> TASK REQUIREMENTS
Transcribe the listing word for word. Begin at its first line and end with the line containing "export LEC_CHECK = 0".

> RAW DATA
==> config.mk <==
export PLATFORM = sky130hd
export DESIGN_NAME = armored_tx_reset_seq
export DESIGN_NICKNAME = d
export VERILOG_FILES = /design/src/rtl/armored_tx_reset_seq.sv
export SDC_FILE = /design/constraint.sdc
export NUM_CORES = 1
export LEC_CHECK = 0
export ABC_CLOCK_PERIOD_IN_PS = 2750
export CAP_MARGIN = 20
export CORE_MARGIN = 4
export CORE_UTILIZATION = 40
export CTS_BUF_LIST = sky130_fd_sc_hd__clkbuf_4 sky130_fd_sc_hd__clkbuf_8
export CTS_CLUSTER_SIZE = 20
export DETAILED_ROUTE_END_ITERATION = 16
export GPL_TIMING_DRIVEN = 0
export SLEW_MARGIN = 40
export SYNTH_ARGS = -nofsm -noshare
export SYNTH_HDL_FRONTEND = slang
export SYNTH_SLANG_ARGS = --single-unit
export TNS_END_PERCENT = 1
==> constraint.sdc <==
create_clock -name clk100 -period 2.75 [get_ports clk100]
set_clock_uncertainty 0.05 [all_clocks]
set_input_delay 0.825 -clock clk100 [delete_from_list [all_inputs] [get_ports clk100]]
set_output_delay 0.825 -clock clk100 [all_outputs]
set_load 0.05 [all_outputs]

> TASK ANSWER
==> config.mk <==
export PLATFORM = sky130hd
export DESIGN_NAME = armored_tx_reset_seq
export DESIGN_NICKNAME = d
export VERILOG_FILES = /design/src/rtl/armored_tx_reset_seq.sv
export SDC_FILE = /design/constraint.sdc
export NUM_CORES = 1
export LEC_CHECK = 0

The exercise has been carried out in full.